Although her two younger children have been tucked in bed for a few hours now, entrepreneur Agatha Achindu won’t be taking a break anytime soon. She still has another round of paperwork and food prep that awaits her in the kitchen of her home in Atlanta. As the founder of Yummy Spoonfuls, a line of organic baby food sold in retailers like Whole Foods, sleep is a luxury she left behind many years ago, thanks to the demands of caring for her sons -- Georges (23), Malcolm (15), and Jared-Zane (9) -- and running her own business. Although the constant shuffle can be hectic, Achindu believes that the level of sacrifice is worth it.

Being a mother is something Achindu never takes for granted. After marrying her husband Georges in 2003, the couple soon started thinking about adding to their family (sons Georges Jr. and Malcolm are from Georges’ previous relationship). “It felt like it took me forever to get pregnant," she says now. “For me, it was a long journey and everyone else was there already. It took me a full year to conceive. I found out I was pregnant in April and I kept it a secret from everyone, including my husband, until our anniversary in May. We were blown away.”

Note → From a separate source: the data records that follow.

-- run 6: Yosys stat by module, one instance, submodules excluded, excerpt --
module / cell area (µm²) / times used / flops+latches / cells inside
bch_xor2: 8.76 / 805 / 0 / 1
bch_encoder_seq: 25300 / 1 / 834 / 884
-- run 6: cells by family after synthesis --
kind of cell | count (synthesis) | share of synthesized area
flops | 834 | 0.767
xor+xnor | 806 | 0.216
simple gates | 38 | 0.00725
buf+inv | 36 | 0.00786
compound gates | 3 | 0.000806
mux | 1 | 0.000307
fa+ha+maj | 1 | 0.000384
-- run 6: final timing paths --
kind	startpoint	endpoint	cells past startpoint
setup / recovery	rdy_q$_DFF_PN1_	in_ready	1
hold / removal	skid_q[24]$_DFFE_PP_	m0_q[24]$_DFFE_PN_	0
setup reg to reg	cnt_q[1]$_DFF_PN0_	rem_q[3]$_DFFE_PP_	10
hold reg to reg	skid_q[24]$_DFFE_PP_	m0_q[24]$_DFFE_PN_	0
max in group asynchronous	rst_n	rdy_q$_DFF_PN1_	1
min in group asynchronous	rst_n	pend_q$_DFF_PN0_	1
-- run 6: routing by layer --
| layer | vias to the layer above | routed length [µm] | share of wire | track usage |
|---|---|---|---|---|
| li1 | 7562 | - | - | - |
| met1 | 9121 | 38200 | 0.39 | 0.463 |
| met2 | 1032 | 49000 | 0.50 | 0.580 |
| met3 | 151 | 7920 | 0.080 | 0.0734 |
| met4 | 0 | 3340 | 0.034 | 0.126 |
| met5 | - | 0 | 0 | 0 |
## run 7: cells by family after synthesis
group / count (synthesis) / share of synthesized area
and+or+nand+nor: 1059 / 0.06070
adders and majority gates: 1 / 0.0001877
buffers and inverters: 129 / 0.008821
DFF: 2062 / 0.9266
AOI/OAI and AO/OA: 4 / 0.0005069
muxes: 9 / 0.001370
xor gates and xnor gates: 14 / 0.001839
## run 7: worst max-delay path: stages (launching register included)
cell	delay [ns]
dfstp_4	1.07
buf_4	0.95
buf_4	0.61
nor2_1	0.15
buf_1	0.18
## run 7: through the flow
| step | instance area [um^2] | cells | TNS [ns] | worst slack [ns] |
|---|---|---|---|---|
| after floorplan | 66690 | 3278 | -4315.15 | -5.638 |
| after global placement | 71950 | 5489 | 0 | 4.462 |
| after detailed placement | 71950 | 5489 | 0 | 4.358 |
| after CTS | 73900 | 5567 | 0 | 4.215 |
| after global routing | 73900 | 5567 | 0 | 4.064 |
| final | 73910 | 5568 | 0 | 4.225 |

The first-time mother took to pregnancy quite easily. “I used to feel guilty about how good my pregnancy was — no cravings, illness, etc. I’d go to the gym three times a week and do yoga. My pregnancy was joyful and very uneventful until the end. Things changed a few weeks before I gave birth.”

In late December, a very pregnant Achindu was not feeling well. She told friends, family, and her doctor about her concerns, but it was written off as third-trimester discomfort. Several days later, she was rushed from her doctor’s office to the local hospital for an emergency C-section: Achindu was suffering from pregnancy-induced fatty liver disease. She gave birth to a healthy boy, Jared-Zane, but her own health was in a precarious state.

“I was sick and hospitalized for three weeks,” she says. “When I was sick in the hospital, I would stand in front of the mirror and pray. I was begging God, ‘If you give me this opportunity, I will be more purposeful and more giving to all of the children in the world.’ I told God that I would help the entire community. I would tell Him, ‘If you heal me, I will glorify your name forever,’ and I knew that I would make it through somehow.”

After the initial scare, as Achindu settled into motherhood she remembered the promise she made to God, and began the path that would eventually lead her to start her own organic baby food line.

“I love making a difference,” Achindu says. “I get emails from parents, from people who didn’t realize that healthy eating was possible. Creating awareness is a blessing to me.”

What kind of people do you hope your children become?

I tell them as African Americans you are not just some random person. You come from a deep tradition, a deep culture: the way you talk to people, the way you dress. You are big. You are strong. You are smart. The only person who can make you believe this is you. No one can make you believe that you are not smart enough or strong enough. Society might [try to] make you believe that, but you have to be strong and proud because of your ancestry. On Sundays I have them dress in African wear for church. My father would visit and draw out the family tree, explaining to them our culture, what men would do, how they take care of the family.

Jared-Zane goes to Catholic school. He is one of three black kids in his class. They just did a project and I can see the pride in him. He had to write about someone he admired and he chose Nelson Mandela. He was doing the research and was shocked by some of the injustices. I tell him, “Yes, that’s why I want you to be educated. That’s why I want you to be proud and know who you are. That’s why if you don’t know who you are, then someone is going to tell you who are and you’ll fall for it.”